一月末のその日は、前日までの大寒波が少々緩み、人々をほっとさせた。
その年の寒さは、例年にないほど厳しく、度々、雪が舞い積もり、あらゆる水気が凍りつき、誰もが、あまりの寒さに疲れを覚えていたので、今日のようなわずかな温もりにでも、人々は、喜びを覚えた。
子どもたちの参加が認められる、昼間のその集いでは、大人だけの集いとは違って、上官の、お決まりの祝辞が続いた後、ビュッフェ形式の食事や、あるいは、楽団も入って、子どもたちのはしゃぐ声や、婦人たちの笑い声も混ざり、和やかに賑やかに盛り上がった。

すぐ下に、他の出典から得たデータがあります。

From an optimization exercise on the open Yosys and OpenROAD flow, aimed at small area, a short achievable clock period and few clock cycles per item; shortcuts taken in it are not production practice.
Function was checked by simulation only, so behaviour that the tests miss may differ from the original.

==> flow/design.v, too long to show whole: its modules and the start of the top module <==
// module fan_speed_controller_top: 1292 lines
module fan_speed_controller_top (
    input  logic        i_clk,
    input  logic        i_rst_n,
    input  logic        psel,
    input  logic        penable,
    input  logic        pwrite,
    input  logic [4:0]  paddr,
    input  logic [31:0] pwdata,
    output logic [31:0] prdata,
    output logic        pready,
    input  logic        i_s_tvalid,
    output logic        o_s_tready,
    input  logic [23:0] i_s_tdata,
    output logic        o_m_tvalid,
    input  logic        i_m_tready,
    output logic [39:0] o_m_tdata
);
  // ...
==> flow/run.sh <==
#!/bin/bash
# synth_recipe.tcl (not shown) runs the flow's synth.tcl, then flattens the netlist and writes it again
# the make line also repeats each setting of config.mk as NAME=value (left out here)
make -C /OpenROAD-flow-scripts/flow DESIGN_CONFIG=/design/flow/config.mk WORK_HOME=/design/flow/orfs CLKGATE_MAP_FILE= SYNTH_SCRIPT=/design/flow/synth_recipe.tcl finish
==> flow/config.mk <==
export PLATFORM = sky130hd
export DESIGN_NAME = fan_speed_controller_top
export DESIGN_NICKNAME = fan_speed_controller_top
export VERILOG_FILES = /design/flow/design.v
export SDC_FILE = /design/flow/constraint.sdc
export NUM_CORES = 4
export LEC_CHECK = 0
export ABC_AREA = 1
export CAP_MARGIN = 20
export CORE_MARGIN = 2
export CORE_UTILIZATION = 40
export SETUP_SLACK_MARGIN = 4
export SLEW_MARGIN = 20
==> flow/constraint.sdc <==
create_clock -name core_clock -period 10.0 [get_ports {i_clk}]
set_input_delay 2.0000 -clock core_clock [delete_from_list [all_inputs] [get_ports {i_clk}]]
set_output_delay 2.0000 -clock core_clock [all_outputs]
set_load 0.01 [all_outputs]
==> results.cfg, run 1 <==
[yosys]
yosys.area_share.simple_pct = 16.5
synthMuxAreaShare_pct = 0.0378
synth_area_leaders = fa_1 18%, edfxtp_1 16%, ha_1 12%, dfxtp_1 9.5%, inv_1 9.4%
yosysSeqAreaShare_pct = 25.5
synth.distinct_cells = 68
synthArstFlopShare_pct = 0
ys.flop_type = edfxtp_1

[critical_path]
path_max_fanout = 12
setup.worst_path.end = r_p[28]
critical-path-max-stage-delay_ns = 0.67
cp-start-kind = register
slowest_stage = edfxtp_1
worstReg2RegEnd = r_p[28]
arrival_ns = 6.19

[floorplan]
ios = 143
die-height_um = 368

[global_route]
use_met3_pct = 3.95
grt_pass1_wl_mm = 256
grt_pass1_vias = 43200
grt_max_degree = 103
grt-ovfl-total = 0

[clock_network]
cts_resized = 24

[finish]
final_layout_size_suffix_gt1_share_pct = 4.85
design_area_um2 = 58800
final_common_cell = inv_1
antenna_cells = 4

[routing]
dr_wl_met3_mm = 11.1
wl_met2_mm = 79.5
drt_wl_total_mm = 170

[outcome]
status = timing/DRC/antenna clean

[sta]
maxSlewHeadroom_pct = 28.1
max_freq_mhz = 173

[run]
drv_cap = 0
Testbench counts, summed over its fixed seeds: cycles 13,632, items 12,800.
==> run 2: changes to the inputs <==
--- a/flow/config.mk
+++ b/flow/config.mk
@@ -5,7 +5,6 @@
 export SDC_FILE = /design/flow/constraint.sdc
 export NUM_CORES = 4
 export LEC_CHECK = 0
-export ABC_AREA = 1
 export CAP_MARGIN = 20
 export CORE_MARGIN = 2
 export CORE_UTILIZATION = 40
==> run 2 against run 1 <==
  * Final cell count decreased by 14%
  * Cell area decreased by 0.71%
  * Largest cell class unchanged
  * Highest routed layer unchanged
==> results.cfg, run 2 <==
[outcome]
status = timing/DRC/antenna clean

[routing]
wl_per_cell_um = 20.1
drc = 0
avgViaCountPerCell = 5.34
first_pass_iters = 5
drt_wl_total_mm = 146
drt-initial-drc-count = 2664
via_count = 38800
drtAntennaViolNets = 0

[yosys]
synth_area_per_cell_um2 = 9.45
synth_top_area_share_pct = 18.4
synth_area_leaders = fa_1 18%, edfxtp_1 17%, ha_1 13%, dfxtp_1 9.9%, inv_1 5.8%
syn-instance-count = 5352
yosys.area_share.simple_pct = 12.9
synth_compound_area_share_pct = 14.7
synthArstFlopShare_pct = 0
synthMuxAreaShare_pct = 2.87
synth.distinct_cells = 107
yosysMostFrequentCell = inv_1
synth_area_um2 = 50600
synth_fa_ha_area_share_pct = 31.0
ys_seq_elements = 534
ys_top_cells_by_count = 782 x inv_1, 510 x ha_1, 469 x nand2_1, 464 x fa_1, 377 x a21oi_1
yosysWarnings = 3
synth-xor-area-share_pct = 4.38
synth_top_family_by_area = adder cells
synth_top_cell_by_area = fa_1
ys.flop_type = edfxtp_1
yosysSeqAreaShare_pct = 26.8
synth_edf_count = 283

[global_route]
grt_pass1_vias = 39000
grt_pass1_wl_mm = 223
grt_max_degree = 151
antenna_found_initial = 10
grt-ovfl-total = 0
grt_use_total_pct = 22.2

[sta]
slew_viol_final = 0
worst_slew_pin_slew_ns = 0.983
rsz0062_at_grt = yes
finalHoldViolations = 0
setup_viol_count_final = 0
fin_setup_tns_ns = 0
period_minus_slack_ns = 6.03
timing.final.crit_share_pct = 60.3
skew_ns = 0.0277
maxSlewHeadroom_pct = 34.2
max_freq_mhz = 166

[floorplan]
num_rows = 130
ios = 143
start_util_pct = 40.3
dieWidth_um = 360
design.core.area_um2 = 126000
die-height_um = 360
die_area_um2 = 129000

[clock_network]
clk_pin_slew_ns = 0.06
clk_path_buf_depth = 3
cts-buffers-inserted = 69
clock-root-buffer = clkbuf_16
cts.sinks = 534
htree_num_levels = 3
clock_latency_ns = 0.66
cts_tree = yes

[critical_path]
worstReg2RegEnd = r_p[29]
r2r_slack_ns = 3.97
reg2reg_depth = 20
path_class = reg2reg
path_max_fanout = 5
crit_path_end_kind = register
rr_startpoint = r_x[13]
cp-start-kind = register
critPathRequiredTime_ns = 10.37
arrival_ns = 6.41

[run]
drv_cap = 0

[hold_path]
whs_endpoint = fi7[11]
whs_path_depth = 0
min_path_type = reg2reg
hp-start = fi6[11]

[placed_design]
dpl.hpwl_mm = 111
io_buffers = 115
placed_area_um2 = 53300
gp_congestion = 0.931

[finish]
largest_register = r_u
final_common_cell = inv_1
syn2layout_area_growth_pct = 15.4
nets = 6596
area.sequential_um2 = 13600
design_area_um2 = 58400
final_layout_size_suffix_gt1_share_pct = 11.2
largest_register_ffs = 35
nFillCells = 11800
multi_input_area_um2 = 34600
layout_common_cells = 763 x inv_1, 470 x ha_1, 468 x nand2_1
top_regs = r_u x35, r_p x31, r_tu x31
-- run 2: logic make-up (layout without fill, tap and decap cells) --
| family | count (synthesis) | in the layout |
|---|---|---|
| AOI/OAI and AO/OA | 1151 | 1152 |
| xor gates and xnor gates | 253 | 253 |
| adders and majority gates | 974 | 974 |
| buffers and inverters | 959 | 1210 |
| DFF | 534 | 534 |
| muxes | 136 | 136 |
| other | 2 | 10 |
| and+or+nand+nor | 1343 | 1344 |
-- run 2: what timing repair did --
| action | 4_1_cts | 5_1_grt |
|---|---|---|
| gates resized for setup | 149 | 189 |
| pin swaps | 55 | 69 |
| hold buffers | 0 | 0 |
| gates cloned | 3 | 2 |
| endpoints found under the setup margin | 46 | 43 |
| buffers inserted | 81 | 70 |
-- run 2: worst max path at each step --
stage / endpoint / slack, ns / from / depth (start not counted)
5_1_grt: r_p[29] / 3.77 / r_x[7] / 21
3_3_place_gp: r_rem[17] / 2.28 / k5 / 24
2_1_floorplan: r_rem[17] / 4.03 / k5 / 29
6_report: r_p[29] / 3.97 / r_x[13] / 20
4_1_cts: r_p[29] / 3.87 / r_x[13] / 20
3_5_place_dp: r_rem[1] / 2.22 / k5 / 25
-- run 2: cell type report --
class / instances / area share (%)
repair buffers: 297 / 4.62
flip-flops and latches: 534 / 23.4
diodes: 3 / 0.0129
well taps: 1650 / 3.54
clock inverters: 43 / 0.791
inverters: 785 / 5.18
clock buffers: 84 / 3.25
multi-input cells: 3866 / 59.2
repair inverters: 1 / 0.0150
-- run 2: critical path, cell delays in order, from the launching register on --
cell	delay [ns]
edfxtp_1	0.55
buf_4	0.24
and2_1	0.17
fa_1	0.55
fa_1	0.43
fa_1	0.51
fa_1	0.43
fa_1	0.51
ha_2	0.31
a21oi_2	0.17
a21boi_1	0.08
o21a_1	0.21
nor3_2	0.13
a21oi_2	0.09
o41ai_2	0.20
buf_4	0.18
o21ai_2	0.07
or4_4	0.44
a31o_4	0.24
a21oi_4	0.13
xnor2_2	0.11
-- run 2: routing by layer --
| layer | up-vias | track usage, % | part of all wire, % |
|---|---|---|---|
| met5 | - | 0 | 0.034 |
| met3 | 245 | 3.35 | 5.4 |
| li1 | 18500 | - | - |
| met1 | 19000 | 28.4 | 43 |
| met4 | 8 | 8.42 | 3.9 |
| met2 | 1021 | 37.8 | 48 |
-- run 2: per-stage QoR --
step	instances	hold slack (ns)	worst slack, ns	util (%)
after floorplan	5357	0.400	4.03	-
after global placement	6977	0.402	2.28	42.5
after detailed placement	6977	0.405	2.22	42.5
after CTS	7188	0.411	3.87	45.3
after global routing	7260	0.418	3.77	46.5
final	7263	0.414	3.97	46.5

## afterwards: timing with drivers on the ports
How much do the figures lean on ideal ports? The routed layouts below were timed once more, with nothing changed but the port constraints. Step 1, drivers: a clkbuf_16 drives i_clk and a buf_2 each remaining input, both assumed. Step 2 adds t to the input delays and takes it off the output delays; t is the mean of the earliest and latest rising clock arrival at the registers after step 1. Input paths then give back, and output paths get back, about the clock's delay inside the block. Slacks: no drivers / after step 1 / after step 2; pairs: no drivers / after step 1.
run	t (ns)	setup WS [ns]	hold slack, ns	cell pins on the clock port's net
run 1	0.735	4.204 / 4.204 / 4.204	0.402 / 0.402 / 0.402	1
run 2	0.720	3.967 / 3.967 / 3.967	0.414 / 0.414 / 0.414	1
After both steps setup and hold are still met in every run listed.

それは、戦勝の祝賀行事の一環としながらも、何かと気苦労の多い軍人の家族を、慰労するための集いであるに違いなかった。
前線にいれば、当然参加することはなかったが、王都にいる以上、上官に誘われれば、特別な理由でもない限り、一年に一度、トゥジューで開かれるこの集いを、欠席する訳にはいかなかった。
ヴィクトルは、正直、この手の集いが、苦手だった。
家族連れの将校が眼についたが、当然、独身の将校や、将校の娘や妹といった、嫁入り前の者たちも参加していたわけで、恰好の見合いの席ではあったが、結婚に関心を抱かないヴィクトルにとっては、その喧騒が疎ましかった。
故に、結局のところ、ワインを片手に、将校たちで集まって、尽きない、殺伐とした前線の話に時間を費やすことになり、将校クラブで時間を過ごすのと、大差なかった。
そのうち、ひとりの少尉が、
「ホワイトノクターンですね」
と、笑顔でピアノの方を振り返り、曲名を言い当てた。
楽団の演奏が続いているはずだったが、いつしか、ピアノの独奏に変わっていた。
「詳しいんだな」
ヴィクトルは、その方面には、疎かった。
「姉の夫が、ピアノの演奏家なんです。おかげで、随分、詳しくなりました」
ホワイトノクターンは、三拍子の、随分と、夢想的、瞑想的な曲だった。
ほんの数分で終わる、そのロマンティックな楽曲を耳にして、ヴィクトルは、なるほど、女子供に、人気がありそうだと、思った。
時間を持て余しつつ、ヴィクトルが、何気なく、ホールの壁際に眼をやると、やや丸顔の明るい茶色の髪をした、ひとりの小柄な若い娘が、眼についた。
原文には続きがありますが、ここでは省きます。